Wednesday, June 4, 2014


The latest state primary results confirm a notable pattern
of voting by Republican voters nationwide. In Iowa, a U.S.
senate candidate who had support across the range of
conservative opinion won a stunning primary victory
against three other candidates, two of whom had been
ahead of her at the outset of the campaign. In Mississippi,
an aging incumbent GOP senator trailed a more
conservative opponent, although a run-off in three weeks
will be necessary. In the case of Mississippi, either of these
candidates would be a heavy favorite in the general election
against a Democrat (barring the unforeseen).

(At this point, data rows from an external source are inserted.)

What follows belongs to an exercise in optimizing a design on an open flow for small area; a production flow would make more cautious choices.
The RTL was checked by simulation tests, not by an equivalence proof against the original design.
No driver is modelled on the clock port, so clocking that relies on it looks cheaper here than on a real chip.
Power and IR drop assume default switching activity.

== orange ==
Design vga_ycbcr, start of the top module:
module vga_ycbcr
	(
	input           clk,
	input           reset_n,
	input  [23:0]   i_rgb,
	output [11:0]   o_hcount,
	output [11:0]   o_vcount,
	output [7:0]    o_y,
	output [7:0]    o_cb,
	output [7:0]    o_cr,
	output          o_hs,
	output          o_vs,
	output          o_de
	);
wire vga_hs, vga_vs, vga_de;
vga_ctl U_VGA(
	.pix_clk(clk),
	.reset_n(reset_n),
	.hcount(o_hcount),
	.vcount(o_vcount),
	.VGA_HS(vga_hs),
	.VGA_VS(vga_vs),
	.VGA_DE(vga_de)
	);
rgb_to_ycbcr U_YCBCR(
	.clk(clk),
	.i_rgb(i_rgb),
	.i_h_sync(vga_hs),
	.i_v_sync(vga_vs),
	.i_data_en(vga_de),
	.o_y_8b(o_y),
	.o_cb_8b(o_cb),
	.o_cr_8b(o_cr),
	.o_h_sync(o_hs),
	.o_v_sync(o_vs),
	.o_data_en(o_de)
	);
endmodule
For scale: about 410 cells after synthesis, ~77 I/O pins, roughly 6000 sq um of cells after synthesis.
export LEC_CHECK = 0
export CAP_MARGIN = 20
export CORE_MARGIN = 2
export CORE_UTILIZATION = 75
export SLEW_MARGIN = 20
export SYNTH_HIERARCHICAL = 1
create_clock -name core_clock -period 10.0 [get_ports {clk}]
standard.sh (not shown) runs the stock make flow with config.mk's settings and CLKGATE_MAP_FILE= SYNTH_SCRIPT=/design/flow/synth_recipe.tcl, a recipe that flattens the netlist after the stock synthesis.
==> flow/flow/run.sh <==
#!/bin/bash
# Layout flow: the standard synthesis, a netlist clean-up (flow/fixinv.py:
# same logic function, same registers) that removes inverters around full
# adders and gives combinational cells their smallest drive strength, then
# the standard ORFS flow with the ports buffered by the smallest buffer and a
# clock tree without dummy loads whose leaf buffers are sized to the slew
# (flow/post_cts.tcl).
set -euo pipefail
R=orfs/results/${FLOW_PLATFORM}/vga_ycbcr/base
LIB=$FLOW_HOME/platforms/${FLOW_PLATFORM}/lib/sky130_fd_sc_hd__tt_025C_1v80.lib

bash standard.sh synth > synth.log 2>&1

cp $R/1_2_yosys.v yosys_netlist.v
python3 flow/fixinv.py yosys_netlist.v $R/1_2_yosys.v $LIB > fixinv.log 2>&1 || cp yosys_netlist.v $R/1_2_yosys.v
rm -f $R/1_synth.odb $R/1_synth.sdc

export BUFFER_PORTS_ARGS="-buffer_cell sky130_fd_sc_hd__buf_1"
export CTS_ARGS="-sink_clustering_enable -repair_clock_nets -dont_use_dummy_load -buf_list sky130_fd_sc_hd__clkbuf_4 -root_buf sky130_fd_sc_hd__clkbuf_4"
export POST_CTS_TCL=$PWD/flow/post_cts.tcl
bash standard.sh finish > layout.log 2>&1
==> flow/flow/post_cts.tcl <==
set_propagated_clock [all_clocks]
# After clock tree synthesis: every clock buffer that drives flip-flops
# starts at clkbuf_2; one whose flip-flop clock pins see a slew over 105 ps
# (estimated from placement) is replaced by the next stronger clkbuf, and
# the placement legalized again.
set ::clkbuf_next {sky130_fd_sc_hd__clkbuf_1 sky130_fd_sc_hd__clkbuf_2 sky130_fd_sc_hd__clkbuf_2 sky130_fd_sc_hd__clkbuf_4 sky130_fd_sc_hd__clkbuf_4 sky130_fd_sc_hd__clkbuf_8 sky130_fd_sc_hd__clkbuf_8 sky130_fd_sc_hd__clkbuf_16 sky130_fd_sc_hd__clkbuf_16 sky130_fd_sc_hd__clkbuf_16}
proc leaf_clock_buffers { } {
  set bufs {}
  foreach pin [get_pins -hierarchical */CLK] {
    set net [get_nets -of_objects $pin]
    foreach drv [get_pins -of_objects $net -filter "direction==output"] {
      set inst [get_cells -of_objects $drv]
      if { [string match "sky130_fd_sc_hd__clkbuf_*" [get_property $inst ref_name]] } {
        dict set bufs [get_full_name $inst] 1
      }
    }
  }
  return [dict keys $bufs]
}
proc upsize_slow_clock_buffers { limit } {

  estimate_parasitics -placement
  set bufs {}
  foreach pin [get_pins -hierarchical */CLK] {
    if { [get_property $pin slew_max] <= $limit } { continue }
    set net [get_nets -of_objects $pin]
    foreach drv [get_pins -of_objects $net -filter "direction==output"] {
      set inst [get_cells -of_objects $drv]
      dict set bufs [get_full_name $inst] [get_property $inst ref_name]
    }
  }
  set n 0
  dict for {name ref} $bufs {
    if { ![dict exists $::clkbuf_next $ref] } { continue }
    set next [dict get $::clkbuf_next $ref]
    if { $next ne $ref } {
      replace_cell [get_cells $name] $next
      incr n
    }
  }
  return $n
}
foreach name [leaf_clock_buffers] {
  replace_cell [get_cells $name] sky130_fd_sc_hd__clkbuf_2
}
for {set i 0} {$i < 4} {incr i} {
  set n [upsize_slow_clock_buffers 0.105]
  puts "upsized $n clock buffers"
  if { $n == 0 } { break }
}
detailed_placement
estimate_parasitics -placement
Other scripts of this flow, unchanged in this note and not shown: flow/flow/fixinv.py
For blue, these inputs were changed with respect to orange:
Settings: CORE_UTILIZATION changed from 75 to 65.
diff --git a/flow/flow/post_cts.tcl b/flow/flow/post_cts.tcl
--- a/flow/flow/post_cts.tcl
+++ b/flow/flow/post_cts.tcl
@@ -2,3 +2,3 @@
 # After clock tree synthesis: every clock buffer that drives flip-flops
-# starts at clkbuf_2; one whose flip-flop clock pins see a slew over 105 ps
+# starts at clkbuf_2; one whose flip-flop clock pins see a slew over 115 ps
 # (estimated from placement) is replaced by the next stronger clkbuf, and
@@ -46,3 +46,3 @@
 for {set i 0} {$i < 4} {incr i} {
-  set n [upsize_slow_clock_buffers 0.105]
+  set n [upsize_slow_clock_buffers 0.115]
   puts "upsized $n clock buffers"
Findings:
Taking blue as 1.0, orange lands at 0.872 on die outline area.
blue against orange: via count has decreased; total power has decreased.
No stage failed in blue, and the final checks on the layout all came back clean.

## separate check: timing with driven ports
No port has a modelled driver above. Below, the same layouts with a new extraction and two added sets of constraints.
Step 1: set_driving_cell puts a clkbuf_16 on clk and a buf_2 on each other input, an assumption about the parent block.
Step 2 times the ports against the registers' clock, not the clock port: input delays grow and output delays shrink by t, the midpoint of the rising clock arrivals with the driver on.
Three values: ideal, step 1, step 2; two values: the first two.
| run | t, ns | setup slack, ns | worst register clock-pin slew, ns | pins driven straight from the clock port |
|---|---|---|---|---|
| orange | 0.543 | 1.322 / 1.322 / 1.322 | 0.12 / 0.12 | 1 |
| blue | 0.497 | 1.417 / 1.417 / 1.417 | 0.12 / 0.12 | 1 |
After both steps every run listed still meets setup and hold.
This is an optimization exercise on Yosys and OpenROAD, whose aim is small area, not a production implementation.
In this exercise RTL edits were held to simulation tests only and were not proved equivalent to the original.
Power and IR drop assume default switching activity.

==> flow/design.v <==
module piezoController #(parameter FRQ = 1_000_000)
                        (input[2:0] octave,
                         input nOn,
                         input clk,
                         input nrst,
                         output reg piezo_wire);
    localparam integer MATCH0 = FRQ / 262 / 2;
    localparam integer MATCH1 = FRQ / 294 / 2;
    localparam integer MATCH2 = FRQ / 330 / 2;
    localparam integer MATCH3 = FRQ / 349 / 2;
    localparam integer MATCH4 = FRQ / 392 / 2;
    localparam integer MATCH5 = FRQ / 440 / 2;
    localparam integer MATCH6 = FRQ / 494 / 2;
    localparam integer MATCH7 = FRQ / 523 / 2;
    localparam integer W = (MATCH0 < 2047) ? 11 : 32;
    reg[W-1:0] cnt;
    reg[W-1:0] match_cnt;
    always @(*) begin
        case (octave)
            3'd0: match_cnt = MATCH0;
            3'd1: match_cnt = MATCH1;
            3'd2: match_cnt = MATCH2;
            3'd3: match_cnt = MATCH3;
            3'd4: match_cnt = MATCH4;
            3'd5: match_cnt = MATCH5;
            3'd6: match_cnt = MATCH6;
            default: match_cnt = MATCH7;
        endcase
    end
    reg gt;
    integer i;
    always @(*) begin
        gt = 1'b0;
        for (i = 0; i < W; i = i + 1)
            gt = match_cnt[i] ? (cnt[i] & gt) : (cnt[i] | gt);
    end
    reg[W-1:0] cnt_inc;
    reg c;
    always @(*) begin
        c = ~nOn;
        for (i = 0; i < W; i = i + 1) begin
            cnt_inc[i] = cnt[i] ^ c;
            c = c & cnt[i];
        end
    end
    wire clr = ~nrst | (~nOn & gt);
    always@(posedge clk)begin
        cnt <= clr ? {W{1'b0}} : cnt_inc;
        if (nrst == 0)
            piezo_wire <= 0;
        else if (~nOn & gt)
            piezo_wire <= ~piezo_wire;
    end
endmodule
Context: an optimization exercise on an open-source flow, tuned for small area. The choices shown serve that exercise and are no tape-out recipe. Only simulation tests tie the RTL to the original design; equivalence was not proved. Power is estimated from default activity; no workload was simulated.

==> flow/design.v (outline; a module is shown in full before it is edited, if it fits) <==
// module body_cmp: 1194 lines
// module img_rom: 1129 lines
// module Greedy_snake: 372 lines
module  Greedy_snake(
        input                   clk                     ,
        input                   rst_n                   ,
        input                   IRDA_RXD                ,
        output  wire            VGA_SYNC_N              ,
        output  wire            VGA_BLANK_N             ,
        output  wire            VGA_HS                  ,
        output  wire            VGA_VS                  ,
        output  wire  [ 7: 0]   VGA_R                   ,
        output  wire  [ 7: 0]   VGA_G                   ,
        output  wire  [ 7: 0]   VGA_B                   ,
        output  wire  [ 6: 0]   HEX0                    ,
        output  wire  [ 6: 0]   HEX1
);
  // ...
==> flow/flow/run.sh <==
#!/bin/bash
# Own layout flow: the standard flow (standard.sh), with
#  - clock tree synthesis without dummy loads, with larger sink clusters;
#  - the smallest buffer on the ports.
# Each ORFS step writes its full log under orfs/logs/; make's own output goes
# to make_synth.log and make_finish.log here.
set -euo pipefail
W=$PWD
rm -rf "$W/scripts_mod"
cp -r "$FLOW_HOME/scripts" "$W/scripts_mod"
cp "$W/flow/abc_area.script" "$W/scripts_mod/abc_area.script"
export SCRIPTS_DIR="$W/scripts_mod"
export CTS_ARGS="-sink_clustering_enable -repair_clock_nets -dont_use_dummy_load -sink_clustering_size 12 -sink_clustering_max_diameter 50 -buf_list {sky130_fd_sc_hd__clkbuf_4 sky130_fd_sc_hd__clkbuf_8}"
export BUFFER_PORTS_ARGS="-inputs -outputs -buffer_cell sky130_fd_sc_hd__buf_1"
bash standard.sh synth > "$W/make_synth.log" 2>&1
bash standard.sh > "$W/make_finish.log" 2>&1
==> flow/flow/abc_area.script <==
strash
&get -n
&deepsyn -T 900
&dch -f
&nf -p -R 1000 -F 16 -A 8 -C 32
&put
topo
==> flow/standard.sh <==
#!/bin/bash
# synth_recipe.tcl (not shown) runs the flow's synth.tcl, then flattens the netlist and writes it again
# the make line also repeats each setting of config.mk as NAME=value (left out here)
make -C /OpenROAD-flow-scripts/flow DESIGN_CONFIG=/design/flow/config.mk WORK_HOME=/design/flow/orfs CLKGATE_MAP_FILE= SYNTH_SCRIPT=/design/flow/synth_recipe.tcl "${@:-finish}"
==> flow/config.mk <==
export PLATFORM = sky130hd
export DESIGN_NAME = Greedy_snake
export DESIGN_NICKNAME = Greedy_snake
export VERILOG_FILES = /design/flow/design.v
export SDC_FILE = /design/flow/constraint.sdc
export NUM_CORES = 4
export LEC_CHECK = 0
export ABC_AREA = 1
export CAP_MARGIN = 10
export CORE_MARGIN = 2
export CORE_UTILIZATION = 50
export GPL_TIMING_DRIVEN = 0
export SLEW_MARGIN = 10
export SYNTH_MEMORY_MAX_BITS = 16384
==> flow/constraint.sdc <==
create_clock -name core_clock -period 40.0 [get_ports {clk}]
set_input_delay 8.0000 -clock core_clock [delete_from_list [all_inputs] [get_ports {clk}]]
set_output_delay 8.0000 -clock core_clock [all_outputs]
set_load 0.01 [all_outputs]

Liberal media commentators apparently like to report the
GOP primary contests in terms of "establishment" vs. “Tea
Party” upstarts, perhaps with the motivation of provoking
the disastrous results of some insurgent GOP primary
winners in 2010 and 2012 who went on to defeat in races
the Republicans were expected to win.

Conservative voters do not seem to be cooperating with
liberal aspirations for the U.S. senate races so far this year,
and are routinely choosing strong and solid challengers in
the most competitive races for seats now held by Democrats,
including West Virginia, South Dakota. Montana, Louisiana,
Arkansas, Colorado, North Carolina and Oregon.

In fact, in Iowa where Joni Ernst just won the primary with
a surprising more that 50% of the vote, it is her Democratic
opponent, Congressman Bob Braler, who has made the
biggest gaffe of the year (by attacking popular GOP Iowa
Senator Chuck Grassley). Ernst might soon be the favorite
in this open seat race formerly held by a Democrat.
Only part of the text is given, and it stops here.